图3 不同体积重组慢病毒对293T细胞的转染效果(×200)Fig.3 Transfection effect of different volumes of recombinant lentivirus on 293T cells(×200)
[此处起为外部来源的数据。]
==> src/common/fp_cfg.svh <==
`ifndef FP_CFG_SVH
`define FP_CFG_SVH

// single precision word layout
`define FP_EXP_W    8
`define FP_FRAC_W   23
// fraction plus hidden bit
`define FP_MANT_W   24

`define FP_EXP_BIAS 127

// all-ones exponent marks infinity and NaN
`define FP_EXP_MAX  255

// canonical quiet NaN for invalid operations
`define FP_QNAN     32'h7FC0_0000

`endif
==> src/common/fp_types_pkg.sv <==
`include "fp_cfg.svh"

package fp_types_pkg;

    typedef struct packed {
        logic                  sign;
        logic [`FP_EXP_W-1:0]  exp;
        logic [`FP_FRAC_W-1:0] frac;
    } fp_fields_t;

    // one word, seen as raw bits or as fields
    typedef union packed {
        logic [`FP_EXP_W+`FP_FRAC_W:0] raw;
        fp_fields_t                    fields;
    } fp_word_t;

    // operand with effective exponent and explicit hidden bit
    typedef struct packed {
        logic                  sign;
        logic [`FP_EXP_W-1:0]  exp;
        logic [`FP_MANT_W-1:0] mant;
    } fp_unpacked_t;

    // subnormal reads as exponent 1 without the hidden bit
    function automatic fp_unpacked_t fp_unpack(input fp_word_t w);
        fp_unpacked_t u;
        u.sign = w.fields.sign;
        if (w.fields.exp == '0) begin
            u.exp  = {{(`FP_EXP_W-1){1'b0}}, 1'b1};
            u.mant = {1'b0, w.fields.frac};
        end else begin
            u.exp  = w.fields.exp;
            u.mant = {1'b1, w.fields.frac};
        end
        return u;
    endfunction

endpackage

==> src/common/fp_alu_pkg.sv <==
package fp_alu_pkg;

    // code 2'b10 used to be divide
    typedef enum logic [1:0] {
        OP_ADD  = 2'b00,
        OP_SUB  = 2'b01,
        OP_RSVD = 2'b10,
        OP_MUL  = 2'b11
    } fp_op_e;

    typedef struct packed {
        fp_op_e                 op;
        fp_types_pkg::fp_word_t a;
        fp_types_pkg::fp_word_t b;
    } fp_req_t;

    // take set means value replaces the core results
    typedef struct packed {
        logic                   take;
        fp_types_pkg::fp_word_t value;
    } fp_special_t;

endpackage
倒置荧光显微镜观察结果显示,4种慢病毒分别转染CNE-2R细胞后均带有绿色荧光,转染效率>90%(图4),说明转染成功。RT-qPCR检测(图 5A)和 Western blot检测(图5B)结果显示,空白对照组、CNE-NC组、CNE-LV1组、CNE-LV2组和CNE-LV3组的VEGF mRNA和蛋白表达量差异均有统计学意义(F=4.129,P<0.001;F=571.194,P=0.031),其中 CNE-LV3组VEGF的mRNA和蛋白表达量均低于其余4组(P<0.05)。以上结果表明,CNE-LV3组细胞沉默VEGF效果最佳,以其进行后续实验。
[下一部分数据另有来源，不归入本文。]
### src/verilog/pbusPkg.sv
`default_nettype none

package pbusPkg;

	// Slot counter
	localparam int slotWidth = 4;                  // Bits in the slot counter
	localparam int slotCount = 1 << slotWidth;     // 16 mclk per P cycle

	// Bus and ROM address widths
	localparam int pbusWidth     = 24;             // Full P bus
	localparam int sRomAddrWidth = 16;             // Fix ROM address
	localparam int cRomAddrWidth = 24;             // Sprite ROM address

	// FT, fix ROM address
	localparam logic [slotWidth-1:0] slotFixAddrFirst = 4'd0;
	localparam logic [slotWidth-1:0] slotFixAddrLast  = 4'd1;   // Fix latch strobe slot

	// X, sprite X position
	localparam logic [slotWidth-1:0] slotXPosFirst = 4'd2;
	localparam logic [slotWidth-1:0] slotXPosLast  = 4'd6;

	// FP, fix palette
	localparam logic [slotWidth-1:0] slotFixPal = 4'd7;

	// ST, sprite ROM address
	localparam logic [slotWidth-1:0] slotSprAddrFirst = 4'd8;
	localparam logic [slotWidth-1:0] slotSprAddrLast  = 4'd9;   // Sprite latch strobe slot

	// LO, line-zero ROM address, also the nVCS window
	localparam logic [slotWidth-1:0] slotL0First = 4'd10;
	localparam logic [slotWidth-1:0] slotL0Last  = 4'd14;

	// SP, sprite palette
	localparam logic [slotWidth-1:0] slotSprPal = 4'd15;

	// L0 data taken at the edge closing this slot
	localparam logic [slotWidth-1:0] slotL0Capture = 4'd14;

	// Latch payloads
	typedef logic [sRomAddrWidth-1:0] fixAddr_t;   // Board fix address latch
	typedef logic [cRomAddrWidth-1:0] sprAddr_t;   // Board sprite address latch

endpackage

`default_nettype wire

### src/verilog/pbusLatch.sv
`timescale 1ns/10ps
`default_nettype none

module pbusLatch
#(
	parameter type payload_t = pbusPkg::fixAddr_t      // Latch width follows payload
)
(
	input  logic                           CLK_24M,
	input  logic                           nRESET,
	input  logic                           strobe,     // One slot wide
	input  logic [pbusPkg::pbusWidth-1:0]  PBUS,
	output payload_t                       q
);

	localparam int payloadWidth = $bits(payload_t);    // Low bus bits used

	// Capture at the edge closing the strobe slot
	always_ff @(posedge CLK_24M)
	begin
		if (!nRESET)
			q <= '0;
		else if (strobe)
			q <= payload_t'(PBUS[payloadWidth-1:0]);
	end

endmodule

`default_nettype wire

### src/verilog/fixAddrGen.sv
`timescale 1ns/10ps
`default_nettype none

module fixAddrGen
(
	input  logic               CLK_24M,
	input  logic               nRESET,
	input  logic               cycleEnd,      // Slot 15 of the P cycle

	input  logic [10:0]        fixTile,       // Tile number from fix map
	input  logic [2:0]         fixLine,       // Line within tile
	input  logic [3:0]         fixPalIn,      // Palette from fix map

	output pbusPkg::fixAddr_t  sRomAddr,
	output logic [3:0]         fixPal,
	output logic               S2H1
);

	logic [1:0]  pairIdx;     // Pixel pair within the tile row
	logic [10:0] tileReg;     // Sampled tile
	logic [3:0]  palReg;      // Sampled palette
	logic        sampled;     // Set once a tile has been taken

	logic        takeTile;    // Sample at this cycle end

	// New tile on the 3 to 0 wrap, or the first cycle out of reset
	assign takeTile = cycleEnd && ((pairIdx == 2'd3) || !sampled);

	// Pair index, one step per P cycle
	always_ff @(posedge CLK_24M)
	begin
		if (!nRESET)
		begin
			pairIdx <= '0;
			sampled <= 1'b0;
		end
		else if (cycleEnd)
		begin
			pairIdx <= pairIdx + 1'b1;
			sampled <= 1'b1;
		end
	end

	// Tile and palette hold for four cycles
	always_ff @(posedge CLK_24M)
	begin
		if (!nRESET)
		begin
			tileReg <= '0;
			palReg  <= '0;
		end
		else if (takeTile)
		begin
			tileReg <= fixTile;
			palReg  <= fixPalIn;
		end
	end

	// Tile, pair, line from MSB down
	assign sRomAddr = {tileReg, pairIdx, fixLine};
	assign fixPal   = palReg;
	assign S2H1     = pairIdx[0];       // Half select for the pixel pair

endmodule

`default_nettype wire

### src/verilog/pCycle.sv
`timescale 1ns/10ps
`default_nettype none

module pCycle
(
	input  logic                                CLK_24M,
	input  logic                                nRESET,

	input  pbusPkg::fixAddr_t                   sRomAddr,       // From fix generator
	input  logic [3:0]                          fixPal,
	input  pbusPkg::sprAddr_t                   cRomAddr,
	input  logic [7:0]                          sprPal,
	input  logic [7:0]                          sprXPos,
	input  logic [15:0]                         l0RomAddr,
	input  logic [7:0]                          l0RomData,

	output logic [pbusPkg::pbusWidth-1:0]       PBUS,
	output logic                                pbusUpperEn,    // Low = upper byte released
	output logic                                S1H1,
	output logic                                nVCS,
	output logic [7:0]                          l0Data,

	output logic                                fixLatchStrobe,
	output logic                                sprLatchStrobe,
	output logic                                cycleEnd
);

	logic [pbusPkg::slotWidth-1:0] slot;    // Current time slot

	logic inFixAddr;                        // FT
	logic inXPos;                           // X
	logic inFixPal;                         // FP
	logic inSprAddr;                        // ST
	logic inL0;                             // LO
	logic inSprPal;                         // SP

	// Free-running slot counter
	always_ff @(posedge CLK_24M)
	begin
		if (!nRESET)
			slot <= '0;
		else
			slot <= slot + 1'b1;                // Wraps every 16
	end

	// Slot range decode
	always_comb
	begin
		inFixAddr = (slot >= pbusPkg::slotFixAddrFirst) && (slot <= pbusPkg::slotFixAddrLast);
		inXPos    = (slot >= pbusPkg::slotXPosFirst) && (slot <= pbusPkg::slotXPosLast);
		inFixPal  = (slot == pbusPkg::slotFixPal);
		inSprAddr = (slot >= pbusPkg::slotSprAddrFirst) && (slot <= pbusPkg::slotSprAddrLast);
		inL0      = (slot >= pbusPkg::slotL0First) && (slot <= pbusPkg::slotL0Last);
		inSprPal  = (slot == pbusPkg::slotSprPal);
	end

	// P bus mux, upper byte zero when released
	always_comb
	begin
		PBUS = '0;                               // Covers no decoded slot
		if (inFixAddr)
			PBUS = {8'h00, sRomAddr};
		else if (inXPos)
			PBUS = {8'h00, sprXPos, 8'h00};
		else if (inFixPal)
			PBUS = {4'h0, fixPal, 16'h0000};     // Palette on bits 19:16
		else if (inSprAddr)
			PBUS = cRomAddr;
		else if (inL0)
			PBUS = {8'h00, l0RomAddr};
		else if (inSprPal)
			PBUS = {sprPal, 16'h0000};
	end

	// Upper byte only driven in FP, ST and SP
	assign pbusUpperEn = ~(inFixAddr | inXPos | inL0);

	// Pixel pair latch, second half of the cycle
	assign S1H1 = slot[pbusPkg::slotWidth-1];

	// L0 ROM select spans the LO slots
	assign nVCS = ~inL0;

	// Board latch strobes, one slot each
	assign fixLatchStrobe = (slot == pbusPkg::slotFixAddrLast);
	assign sprLatchStrobe = (slot == pbusPkg::slotSprAddrLast);

	// Last slot of the cycle, steps the fix generator
	assign cycleEnd = (slot == pbusPkg::slotWidth'(pbusPkg::slotCount - 1));

	// Line-zero data, taken as nVCS closes
	always_ff @(posedge CLK_24M)
	begin
		if (!nRESET)
			l0Data <= '0;
		else if (slot == pbusPkg::slotL0Capture)
			l0Data <= l0RomData;                 // Held until next capture
	end

endmodule

`default_nettype wire

### src/verilog/videoPbus.sv
`timescale 1ns/10ps
`default_nettype none

module videoPbus
(
	input  logic                           CLK_24M,
	input  logic                           nRESET,

	input  logic [10:0]                    fixTile,
	input  logic [2:0]                     fixLine,
	input  logic [3:0]                     fixPalIn,

	input  pbusPkg::sprAddr_t              cRomAddr,
	input  logic [7:0]                     sprPal,
	input  logic [7:0]                     sprXPos,

	input  logic [15:0]                    l0RomAddr,
	input  logic [7:0]                     l0RomData,

	output logic [pbusPkg::pbusWidth-1:0]  PBUS,
	output logic                           pbusUpperEn,
	output logic                           S1H1,
	output logic                           S2H1,
	output logic                           nVCS,
	output logic [7:0]                     l0Data,

	output pbusPkg::fixAddr_t              fixRomAddr,   // Board fix latch
	output pbusPkg::sprAddr_t              sprRomAddr    // Board sprite latch
);

	pbusPkg::fixAddr_t sRomAddr;      // Generated fix address
	logic [3:0]        fixPal;        // Sampled fix palette
	logic              fixLatchStrobe;
	logic              sprLatchStrobe;
	logic              cycleEnd;

	fixAddrGen fixAddrGen (
		.CLK_24M   (CLK_24M),
		.nRESET    (nRESET),
		.cycleEnd  (cycleEnd),
		.fixTile   (fixTile),
		.fixLine   (fixLine),
		.fixPalIn  (fixPalIn),
		.sRomAddr  (sRomAddr),
		.fixPal    (fixPal),
		.S2H1      (S2H1)
	);

	pCycle pCycle (
		.CLK_24M        (CLK_24M),
		.nRESET         (nRESET),
		.sRomAddr       (sRomAddr),
		.fixPal         (fixPal),
		.cRomAddr       (cRomAddr),
		.sprPal         (sprPal),
		.sprXPos        (sprXPos),
		.l0RomAddr      (l0RomAddr),
		.l0RomData      (l0RomData),
		.PBUS           (PBUS),
		.pbusUpperEn    (pbusUpperEn),
		.S1H1           (S1H1),
		.nVCS           (nVCS),
		.l0Data         (l0Data),
		.fixLatchStrobe (fixLatchStrobe),
		.sprLatchStrobe (sprLatchStrobe),
		.cycleEnd       (cycleEnd)
	);

	// Fix ROM address, low 16 bits in slot 1
	pbusLatch #(.payload_t(pbusPkg::fixAddr_t)) fixLatch (
		.CLK_24M (CLK_24M),
		.nRESET  (nRESET),
		.strobe  (fixLatchStrobe),
		.PBUS    (PBUS),
		.q       (fixRomAddr)
	);

	// Sprite ROM address, full bus in slot 9
	pbusLatch #(.payload_t(pbusPkg::sprAddr_t)) sprLatch (
		.CLK_24M (CLK_24M),
		.nRESET  (nRESET),
		.strobe  (sprLatchStrobe),
		.PBUS    (PBUS),
		.q       (sprRomAddr)
	);

endmodule

`default_nettype wire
划痕实验结果显示,空白对照组、CNE-NC组、CNE-LV3组的细胞迁移率分别为(50.17±1.76)%、(50.63±1.52)%、(37.97±1.56)%,组间差异有统计学意义(F=59.292,P<0.001);与空白对照组和 CNE-NC组相比,CNE-LV3组细胞迁移率均下降(t=8.989,P=0.001;t=10.070,P=0.001),但空白对照组与 CNE-NC组差异无统计学意义(t=0.348,P=0.746),见图 6A。
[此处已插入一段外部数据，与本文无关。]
File: config.mk
export PLATFORM = sky130hd
export DESIGN_NAME = lsu_access_decode
export DESIGN_NICKNAME = d
export VERILOG_FILES = /design/src/rtl/lsu_pkg.sv /design/src/rtl/lsu_access_decode.sv
export SDC_FILE = /design/constraint.sdc
export NUM_CORES = 1
export LEC_CHECK = 0
export ABC_AREA = 1
export ABC_CLOCK_PERIOD_IN_PS = 3200
export BUFFER_PORTS_ARGS = -buffer_cell sky130_fd_sc_hd__buf_4
export CAP_MARGIN = 15
export CORE_ASPECT_RATIO = 2
export CORE_MARGIN = 2
export CORE_UTILIZATION = 41
export DETAILED_ROUTE_END_ITERATION = 8
export PLACE_DENSITY = 0.9
export SLEW_MARGIN = 0
export SYNTH_ARGS = -nofsm -noshare
export SYNTH_HDL_FRONTEND = slang
export SYNTH_SLANG_ARGS = --single-unit
File: constraint.sdc
create_clock -name vclk -period 3.2
set_clock_uncertainty 0.1 [all_clocks]
set_input_delay 0.16 -clock vclk [all_inputs]
set_output_delay 0.16 -clock vclk [all_outputs]
set_load 0.05 [all_outputs]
Transwell小室迁移实验结果显示,空白对照组、CNE-NC组、CNE-LV3组的穿膜细胞数分别为(95.3±3.8)个、(94.3±4.0)个、(41.3±1.5)个,组间比较差异有统计学意义(F=261.347,P<0.001);与空白对照组和CNE-NC组相比,CNE-LV3组穿膜细胞数明显减少(t=22.910,P<0.001;t=21.305,P<0.001);而空白对照组与CNE-NC组比较,差异无统计学意义(t=0.419,P=0.697),见图 6B。
图4 重组慢病毒转染CNE-2R细胞的效果(×200)Fig.4 Transfection effect of recombinant lentivirus on CNE-2R cells(×200)
图5 转染后CNE-2R细胞VEGF mRNA及蛋白的表达情况Fig.5 Expression of VEGF mRNA and protein in CNE-2R cells after transfection
图6 沉默VEGF对CNE-2R细胞迁移能力的影响Fig.6 Effect of silencing the expression of VEGF on the migration ability of CNE-2R cells
Transwell小室侵袭实验结果显示,空白对照组、CNE-NC组、CNE-LV3组的细胞穿膜数分别为(105.3±1.5)个、(93.3±2.5)个、(46.3±2.1)个,组间差异有统计学意义(F=774.886,P<0.001)。CNE-LV3组细胞穿膜数分别与空白对照组和CNE-NC组比较,差异有统计学意义(t=38.711,P<0.001;t=30.237,P<0.001);而空白对照组与CNE-NC组比较,差异无统计学意义(t=1.877,P=0.134)。见图 7。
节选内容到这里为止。